Urea cycle disorders (UCDs) are rare hereditary diseases. This study was conducted to help identify the characteristics of UCDs in Turkey.

Methods

The primary outcome was to determine patient characteristics. Investigating the relationships between the patient outcomes and ammonia levels were the secondary outcomes. Eighty five patients from 79 families, diagnosed with UCD at a single metabolic referral center between 1979 and 2017, were included. Clinical and laboratory data were retrieved retrospectively from hospital records.

Results

Classical citrullinemia was the most common type of UCD; citrin deficiency and carbamoyl phosphate synthase 1 deficiency (CPS1D) were the rarest. One thirty one hyperammonemic episodes were recorded. The peak ammonia levels were found to be significantly associated with polycythemia and hypocalcemia at presentation. The median peak ammonia values of the patients who died were higher than those of the survivors. The highest mortality rate was in the classical citrullinemia group. The mortality rate of the first hyperammonemic crisis was 28.6%, while it was 6.7% in subsequent episodes with an odds ratio of 4.28 (95% CI: 1.67–11.0) (p=0.001). Forty-four patients underwent genetic analysis and genetic variants were detected in 42 patients (95%). Three of the detected variants have not been previously reported.

Conclusions

This is the largest UCD series in Turkey and may serve as a guide to clinical, biochemical and genetic features of UCDs in our country. Prevention of hyperammonemia may be the most influential measure to improve long term survival.

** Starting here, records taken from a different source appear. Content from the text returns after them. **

From an optimization exercise on the open Yosys and OpenROAD flow, aimed at small area, a short achievable clock period and few clock cycles per item; shortcuts taken in it are not production practice.
In this exercise RTL edits were held to simulation tests only and were not proved equivalent to the original.
Power is estimated from default activity; no workload was simulated. The clock port is modelled as an ideal driver; clocking choices that lean on that would not hold on a real chip.

==> design/flow/flow/run.sh <==
#!/bin/bash
# Own flow: the standard layout, with the timing repair aimed at a
# shorter period than the 10 ns clock and no dummy loads in the clock tree.
set -euo pipefail
MARGIN=$(cat flow/margin.txt)
bash standard.sh \
  SETUP_SLACK_MARGIN="$MARGIN" \
  "CTS_ARGS=-sink_clustering_enable -repair_clock_nets -dont_use_dummy_load" \
  finish > orfs_flow.log 2>&1
==> design/flow/flow/margin.txt <==
6.4
==> design/flow/standard.sh <==
#!/bin/bash
# synth_recipe.tcl (not shown) runs the flow's synth.tcl, then flattens the netlist and writes it again
# the make line also repeats each setting of config.mk as NAME=value (left out here)
make -C /OpenROAD-flow-scripts/flow DESIGN_CONFIG=/design/flow/config.mk WORK_HOME=/design/flow/orfs CLKGATE_MAP_FILE= SYNTH_SCRIPT=/design/flow/synth_recipe.tcl "${@:-finish}"
==> design/flow/config.mk <==
export PLATFORM = sky130hd
export DESIGN_NAME = rbs_rx
export DESIGN_NICKNAME = rbs_rx
export VERILOG_FILES = /design/flow/design.v
export SDC_FILE = /design/flow/constraint.sdc
export NUM_CORES = 4
export LEC_CHECK = 0
export ABC_CLOCK_PERIOD_IN_PS = 3500
export CAP_MARGIN = 20
export CORE_MARGIN = 2
export CORE_UTILIZATION = 40
export PLACE_DENSITY = 0.6
export SLEW_MARGIN = 20
export SYNTH_MEMORY_MAX_BITS = 8192
==> design/flow/constraint.sdc <==
create_clock -name core_clock -period 10.0 [get_ports {clk}]
set_input_delay 2.0000 -clock core_clock [delete_from_list [all_inputs] [get_ports {clk}]]
set_output_delay 2.0000 -clock core_clock [all_outputs]
set_load 0.01 [all_outputs]
==> design/flow/design.v <==
module rbs_rx (
    input  wire       clk,
    input  wire       rst,         
    input  wire [7:0] my_addr,     
    input  wire       rx_valid,
    input  wire [7:0] rx_data,
    output wire       rx_ready,
    output wire       rd_valid,
    output wire [7:0] rd_data,
    input  wire       rd_ready,
    output reg        evt_valid,
    output reg  [2:0] evt_kind,
    output reg  [7:0] evt_src,
    output reg  [7:0] evt_seq,
    output reg  [7:0] evt_len
);
    localparam [7:0] CRC_POLY  = 8'h8C;    
    localparam [2:0] S_IDLE = 3'd0, S_LEN = 3'd1, S_DST = 3'd2, S_SRC = 3'd3,
                     S_SEQ  = 3'd4, S_PAY = 3'd5, S_CHK = 3'd6;
    localparam [2:0] EV_DATA = 3'd0, EV_DUP = 3'd1, EV_ACK = 3'd2,
                     EV_CRC  = 3'd3, EV_IGN = 3'd4;
    localparam RB_LOOPS = 48;              
    localparam LS_LOOPS = 64;              
    function [7:0] crc8_upd(input [7:0] c, input [7:0] b);
        integer i;
        reg [7:0] x;
        begin
            x = c ^ b;
            for (i = 0; i < 8; i = i + 1)
                x = x[0] ? ((x >> 1) ^ CRC_POLY) : (x >> 1);
            crc8_upd = x;
        end
    endfunction
    function [8:0] pinc(input [8:0] p);
        pinc = (p == 9'd383) ? 9'd0 : p + 9'd1;
    endfunction
    integer l, k;
    reg [2:0] ph;
    reg [1:0] clr_cnt;
    wire      clearing = rst || (clr_cnt != 2'd0);
    always @(posedge clk) begin
        if (rst) begin
            ph      <= 3'd0;
            clr_cnt <= 2'd3;
        end else begin
            ph      <= ph + 3'd1;
            if (clr_cnt != 2'd0)
                clr_cnt <= clr_cnt - 2'd1;
        end
    end
    reg       rx_rdy;
    reg       in_v;
    reg [7:0] in_b;
    reg [7:0] my_addr_r;
    assign rx_ready = rx_rdy;
    always @(posedge clk) begin
        in_v      <= rx_valid && rx_rdy && !rst;
        in_b      <= rx_data;
        my_addr_r <= my_addr;
    end
    reg [8*8*RB_LOOPS-1:0] rb;             
    reg [9*4*LS_LOOPS-1:0] ls;             
    reg       rb_we;
    reg [5:0] rb_wl;
    reg [7:0] rb_wd;
    reg       ls_we;
    reg [5:0] ls_wl;
    reg [8:0] ls_wd;
    always @(posedge clk) begin
        for (l = 0; l < RB_LOOPS; l = l + 1) begin
            for (k = 0; k < 7; k = k + 1)
                rb[(l*8+k)*8 +: 8] <= rb[(l*8+k+1)*8 +: 8];
            rb[(l*8+7)*8 +: 8] <= (rb_we && rb_wl == l) ? rb_wd : rb[(l*8)*8 +: 8];
        end
        for (l = 0; l < LS_LOOPS; l = l + 1) begin
            for (k = 0; k < 3; k = k + 1)
                ls[(l*4+k)*9 +: 9] <= ls[(l*4+k+1)*9 +: 9];
            if (ls_we && ls_wl == l)
                ls[(l*4+3)*9 +: 9] <= ls_wd;
            else
                ls[(l*4+3)*9 +: 9] <= {ls[(l*4)*9+8] && !clearing, ls[(l*4)*9 +: 8]};
        end
    end
    reg [2:0] st;
    reg       esc_skip;
    reg [7:0] crc;
    reg       t_data, t_ack, dst_ok;
    reg [7:0] f_len, f_src, f_seq;
    reg [7:0] rem;
    reg [7:0] used;          
    reg       dec_pend;
    reg       c_crc_ok, c_dst_ok, c_data, c_ack;
    reg [7:0] c_n;
    reg [8:0] head_c;        
    reg [8:0] head_v;        
    reg [8:0] wp;            
    reg [8:0] tail;          
    reg       out_v;
    reg [7:0] out_d;
    reg [9:0] fq [0:15];
    reg [3:0] fq_rd, fq_wr;
    reg [4:0] fq_cnt;
    assign rd_valid = out_v;
    assign rd_data  = out_d;
    wire   rd_take  = out_v && rd_ready;
    wire       is_fill  = (in_b == 8'h00) || (in_b == 8'hFF);
    wire       lbyte    = in_v && !esc_skip;
    wire [7:0] b        = in_b;
    wire [7:0] crc_next = crc8_upd(crc, b);
    wire [8:0] sum_u   = {1'b0, used} + {1'b0, f_len};
    reg  [7:0] n_pre;
    always @(posedge clk)
        n_pre <= sum_u[8] ? 8'd255 - used : f_len;
    wire [7:0] n_copy  = n_pre;
    wire [8:0] pr1 = ls[(f_src[7:2]*4+1)*9 +: 9];
    reg        dup;
    always @(posedge clk)
        dup <= pr1[8] && (pr1[7:0] == f_seq);
    wire       dec      = dec_pend && (ph[1:0] == f_src[1:0]);
    wire       accept   = c_crc_ok && c_dst_ok && c_data && !dup;
    reg  [8:0] c_head;       
    wire [9:0] hsum     = {1'b0, head_c} + {2'd0, n_copy};
    wire [8:0] head_n   = accept ? c_head : head_c;
    wire       chk      = lbyte && (st == S_CHK);
    wire       pay      = lbyte && (st == S_PAY);
    wire [9:0] fq_h     = fq[fq_rd];
    wire       fq_ne    = (fq_cnt != 5'd0);
    wire       w_mark   = fq_ne && fq_h[9];
    wire [2:0] ph_n     = ph + 3'd1;
    wire       w_byte   = fq_ne && !fq_h[9] && (ph_n == wp[2:0]);
    wire       fq_pop   = w_mark || w_byte;
    wire       fq_push  = pay || dec;
    wire       ld_out   = (!out_v || rd_take) && (tail != head_v) && (ph == tail[2:0]);
    wire [7:0] rb_tap   = rb[(tail[8:3]*8)*8 +: 8];
    always @(posedge clk) begin
        rb_we <= w_byte && !rst;
        rb_wl <= wp[8:3];
        rb_wd <= fq_h[7:0];
    end
    always @(*) begin
        ls_we = dec && accept;
        ls_wl = f_src[7:2];
        ls_wd = {1'b1, f_seq};
    end
    always @(posedge clk) begin
        if (fq_push)
            fq[fq_wr] <= pay ? {2'b00, b} : {1'b1, head_n};
    end
    always @(posedge clk) begin
        if (rst) begin
            st        <= S_IDLE;
            esc_skip  <= 1'b0;
            used      <= 8'd0;
            dec_pend  <= 1'b0;
            head_c    <= 9'd0;
            head_v    <= 9'd0;
            wp        <= 9'd0;
            tail      <= 9'd0;
            out_v     <= 1'b0;
            fq_rd     <= 4'd0;
            fq_wr     <= 4'd0;
            fq_cnt    <= 5'd0;
            rx_rdy    <= 1'b1;
            evt_valid <= 1'b0;
        end else begin
            evt_valid <= 1'b0;
            rx_rdy    <= (fq_cnt <= 5'd10);
            if (in_v)
                esc_skip <= esc_skip ? 1'b0 : is_fill;
            if (lbyte) begin
                case (st)
                    S_IDLE: begin
                        t_data <= (b == 8'h01);
                        t_ack  <= (b == 8'h02);
                        crc    <= crc8_upd(8'h00, b);
                        st     <= S_LEN;
                    end
                    S_LEN: begin
                        f_len <= (b > 8'd128) ? 8'd128 : b;
                        crc   <= crc_next;
                        st    <= S_DST;
                    end
                    S_DST: begin
                        dst_ok <= (b == my_addr_r);
                        crc    <= crc_next;
                        st     <= S_SRC;
                    end
                    S_SRC: begin
                        f_src <= b;
                        crc   <= crc_next;
                        st    <= S_SEQ;
                    end
                    S_SEQ: begin
                        f_seq <= b;
                        crc   <= crc_next;
                        rem   <= f_len;
                        st    <= (f_len == 8'd0) ? S_CHK : S_PAY;
                    end
                    S_PAY: begin
                        crc <= crc_next;
                        rem <= rem - 8'd1;
                        if (rem == 8'd1)
                            st <= S_CHK;
                    end
                    default: begin
                        st       <= S_IDLE;
                        dec_pend <= 1'b1;
                        c_crc_ok <= (b == crc);
                        c_dst_ok <= dst_ok;
                        c_data   <= t_data;
                        c_ack    <= t_ack;
                        c_n      <= n_copy;
                        c_head   <= (hsum >= 10'd384) ? hsum - 10'd384 : hsum[8:0];
                    end
                endcase
            end
            if (dec) begin
                dec_pend  <= 1'b0;
                evt_valid <= 1'b1;
                evt_src   <= f_src;
                evt_seq   <= f_seq;
                evt_len   <= accept ? c_n : 8'd0;
                if (!c_crc_ok)
                    evt_kind <= EV_CRC;
                else if (!c_dst_ok)
                    evt_kind <= EV_IGN;
                else if (c_data)
                    evt_kind <= dup ? EV_DUP : EV_DATA;
                else if (c_ack)
                    evt_kind <= EV_ACK;
                else
                    evt_kind <= EV_IGN;
                head_c <= head_n;
            end
            if (fq_push)
                fq_wr <= fq_wr + 4'd1;
            if (fq_pop)
                fq_rd <= fq_rd + 4'd1;
            fq_cnt <= fq_cnt + {4'd0, fq_push} - {4'd0, fq_pop};
            if (w_mark) begin
                wp     <= fq_h[8:0];
                head_v <= fq_h[8:0];
            end else if (w_byte)
                wp <= pinc(wp);
            if (ld_out) begin
                out_d <= rb_tap;
                tail  <= pinc(tail);
                out_v <= 1'b1;
            end else if (rd_take)
                out_v <= 1'b0;
            used <= used + ((dec && accept) ? c_n : 8'd0) - {7'd0, rd_take};
        end
    end
endmodule
==> summary.txt, run 1 <==
Status
  • Status: complete, no violations

Drt
  • Vias: 60000
  • # DRC: 0
  • Antenna-violating nets left: 0
  • DR pass1 iterations: 7
  • DRT iter0 DRCs: 3067
  • Drt via density: 4.45
  • Drt total wl: 260000 um
  • DR WL/cell: 19.2 um

Logic synthesis
  • Share of the synthesized area in the top cell type: 77.0%
  • Syn. warnings: 1
  • Top_reg_cell synth: dfxtp_1
  • Leading post-synthesis cells by cell area: dfxtp_1, mux2_2, edfxtp_1
  • Gate Count Post-Synth: 8351
  • Synth async-reset ratio: 0%
  • Post-synth EDFFs: 259
  • Synthesized flop and latch total: 5750
  • Post-synthesis sequential area ratio: 82.5%
  • Syn_area_per_cell: 17.1 um^2
  • Area leader, netlist: dfxtp_1
  • Unique masters post-synth: 68
  • Syn nets: 8423
  • Synth Cell Area: 143000 um^2

Die
  • Cell Rows: 219
  • Die width: 601 um
  • Die Area: 362000 um^2
  • IO Count: 58
  • Initial Util: 40.2%
  • Die height: 601 um
  • Core footprint: 355000 um^2

STA
  • Unrepaired setup endpoints after global routing: yes
  • Actual slew at the worst max-slew pin: 1.22 ns
  • Fin crit share: 36.8%
  • Slew headroom: 18.4%
  • Final setup fails: 0
  • Final hold vios: 0
  • Skew final: 0.0871 ns
  • Max-slew violations: 0
  • Tmin final: 3.68 ns
  • Fmax: 272 MHz
  • Setup TNS: 0 ns

Power
  • Cell Int Power: 0.0322 W
  • Clock network power share: 38.9%
  • Switch share: 20.0%
  • Combinational Power Share: 2.9%
  • Sequential group share of total power: 58.3%
  • Worst vdd rail ir drop: 205 uV
  • Sw Pwr: 0.00805 W
  • P per Cell Area: 249 nW/um^2
  • Leakage: 63.4 nW

Layout
  • Share of layout cells above drive strength 1: 22.2%
  • Fill count: 30300
  • Nets@finish: 8810
  • Most common cell after layout, fill and taps aside: dfxtp_1
  • Fin util: 45.5%
  • Commonest cells after routing, fill and taps aside: dfxtp_1, mux2_2, clkbuf_16
  • Register area: 118000 um^2
  • Area of the multi-input gates: 24200 um^2
  • Synth-to-layout area growth: 13.2%

Worst setup path
  • Setup crit start kind: register
  • Worst Setup End Kind: register
  • Crit Path Category: reg2reg
  • Worst-path fanout max: 27
  • Worst EP required: 10.79 ns
  • WP data arrival: 4.46 ns

CTS
  • CTS sink cnt: 5750
  • Clock root cell: clkbuf_16
  • Bufs on Longest Clock Path: 4
  • Clock Pin Slew Worst Setup and Hold Paths: 0.06 ns
  • # H-tree levels: 5
  • CTS tree: done
  • Clock Latency Late Sink: 0.94 ns
  • CTS buffer count: 484

Placed design
  • GP Congestion: 0.761
  • I/O Buffers: 57
  • Post-DP HPWL: 154000 um

Hold path
  • Hold crit path type: reg2reg

Global route
  • Overflow left after global routing: 0
  • Initial antenna violation count: 7
  • Total GRT Usage: 14.1%
  • Via count of the first global-routing pass: 63400
  • First-pass GRT wire length: 394000 um
  • Largest net degree at the start of global routing: 69

Job
  • Max Cap Viol: 0
[critical path: stages, from the launching register on]
cell and delay (ns):
edfxtp_1 0.56, clkbuf_16 0.35, buf_12 0.30, mux4_2 0.57, a22o_1 0.34, a221oi_1 0.41, o22ai_1 0.18, nor3_2 0.29
xor2_1 0.17, nand2_1 0.08, nor4b_2 0.25
[timing repair]
item,4_1_cts,5_1_grt
resized for setup,176,34
pin swaps,2,3
buffers inserted,2,5
hold buffers,0,0
gates cloned,3,2
setup endpoints to repair,589,162
[state kept, by name, summed over array words and instances, names as in the netlist, 9 cells and up, named ones only]
name / flops
tail: 9
head_c: 9
wp: 9
head_v: 9
rb: 3072
c_head: 9
ls: 2304
fq: 160
[through the flow]
step                      cell area, um^2  total power (W)  cells  setup slack (ns)  hold slack [ns]
final                              162000           0.0403  13500              6.32            0.270
after detailed placement           149000           0.0251  13000              5.25            0.312
after global placement             149000           0.0251  13000              4.99            0.310
after floorplan                    143000           0.0246   8351              6.27            0.310
after global routing               162000           0.0416  13500              6.21            0.271
after CTS                          161000           0.0406  13500              6.12            0.274
[final timing paths]
check                               from        to  slack [ns]  cells past startpoint
worst max-delay path            f_src[2]       dup        6.32                     10
worst min-delay path            rb[2594]  rb[2586]        0.27                      0
worst max register to register  f_src[2]       dup        6.32                     10
worst min register to register  rb[2594]  rb[2586]        0.27                      0
[final cells by class]
| class | instances | area share [%] |
|---|---|---|
| well taps | 4751 | 3.68 |
| inverters | 52 | 0.123 |
| multi-input cells | 2298 | 15.0 |
| diodes | 5 | 0.00774 |
| repair buffers | 152 | 0.880 |
| clock buffers | 484 | 7.49 |
| flip-flops and latches | 5750 | 72.8 |
[routing by layer]
metal / vias up / routed length, um / GRT usage [%]
met1: 30100 / 125000 / 19.7
met2: 924 / 118000 / 22.6
li1: 28500 / - / -
met3: 482 / 8840 / 2.08
met4: 0 / 7370 / 4.50
met5: - / 0 / 0
[power by group through the flow]
stage          clock network [W]  registers (W)  logic, W
2_1_floorplan                  0         0.0239  0.000744
3_3_place_gp                   0         0.0240   0.00110
3_5_place_dp                   0         0.0240   0.00110
4_1_cts                   0.0160         0.0235   0.00115
5_1_grt                   0.0169         0.0235   0.00126
6_report                  0.0156         0.0235   0.00116
[cells in the mapped netlist, drive strengths merged, types with 2 or more instances]
library cell / instances
and3: 10
mux2: 904
xnor2: 69
or2: 9
o211ai: 4
ha: 49
nor3b: 9
inv: 52
a22o: 4
a221oi: 11
mux2i: 85
nand3b: 8
nand3: 19
o21bai: 6
nor2: 153
nor2b: 36
buf: 77
nor4: 10
a211oi: 12
and2: 18
a22oi: 20
xor2: 47
a311oi: 2
or3: 3
a32oi: 5
edfxtp: 259
a21o: 38
a41o: 2
fa: 3
o22ai: 7
nand2: 262
a31o: 2
nor4b: 2
nand4: 16
dfxtp: 5491
and4: 3
o21ai: 45
nor3: 27
a31oi: 5
and4b: 2
or3b: 2
nand2b: 19
a21oi: 65
mux4: 295
clkbuf: 174
[kinds of logic (layout without fill, tap and decap cells)]
kind of cell	Yosys count	in the layout	share of synthesized area, %
fa+ha+maj	52	52	0.472
xor+xnor	116	116	0.712
mux	1284	1284	12.4
flops	5750	5750	82.5
buf+inv	303	688	0.878
other cells	0	5	0
compound gates	237	237	1.09
simple gates	609	609	1.99
Testbench counts, summed over its fixed seeds: cycles 68,034, frames 960.
==> inputs of run 2 (changes only) <==
--- a/design/flow/config.mk
+++ b/design/flow/config.mk
@@ -8,7 +8,7 @@
 export ABC_CLOCK_PERIOD_IN_PS = 3500
 export CAP_MARGIN = 20
 export CORE_MARGIN = 2
-export CORE_UTILIZATION = 40
-export PLACE_DENSITY = 0.6
+export CORE_UTILIZATION = 55
+export PLACE_DENSITY = 0.7
 export SLEW_MARGIN = 20
 export SYNTH_MEMORY_MAX_BITS = 8192
==> run 2 against run 1 <==
- non-clock buffer count decreased by 4
- die area decreased by 27%
- first-iteration DRC count increased by 9.7%
- utilization rose by 17 points
- design area shrank 0.43%
- final cell count fell by 9.7%
- critical path depth shrank 9
- worst hold slack gained 0.0087 ns
- sequential share of layout area up 0.31 points
- routed wire length down 1.7%
- largest power group unchanged
- global-route usage rose by 5.2 points
- synthesized cell count unchanged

Keywords: genetic diseases; hyperammonemia; inborn errors of metabolism; urea cycle disorders
Corresponding author: Özlem Sarıtaş Nakip, MD, Pediatric Intensive Care Unit, Department of Pediatrics, Hacettepe University İhsan Doğramacı Children's Hospital, 06230, Ankara, Turkey, Phone: +90 312 305 1140, E-mail:

  1. Research funding: None declared.

  2. Author contributions: All the authors have accepted responsibility for the entire content of this submitted manuscript and approved submission.

  3. Competing interests: The funding organization(s) played no role in the study design; in the collection, analysis, and interpretation of data; in the writing of the report; or in the decision to submit the report for publication.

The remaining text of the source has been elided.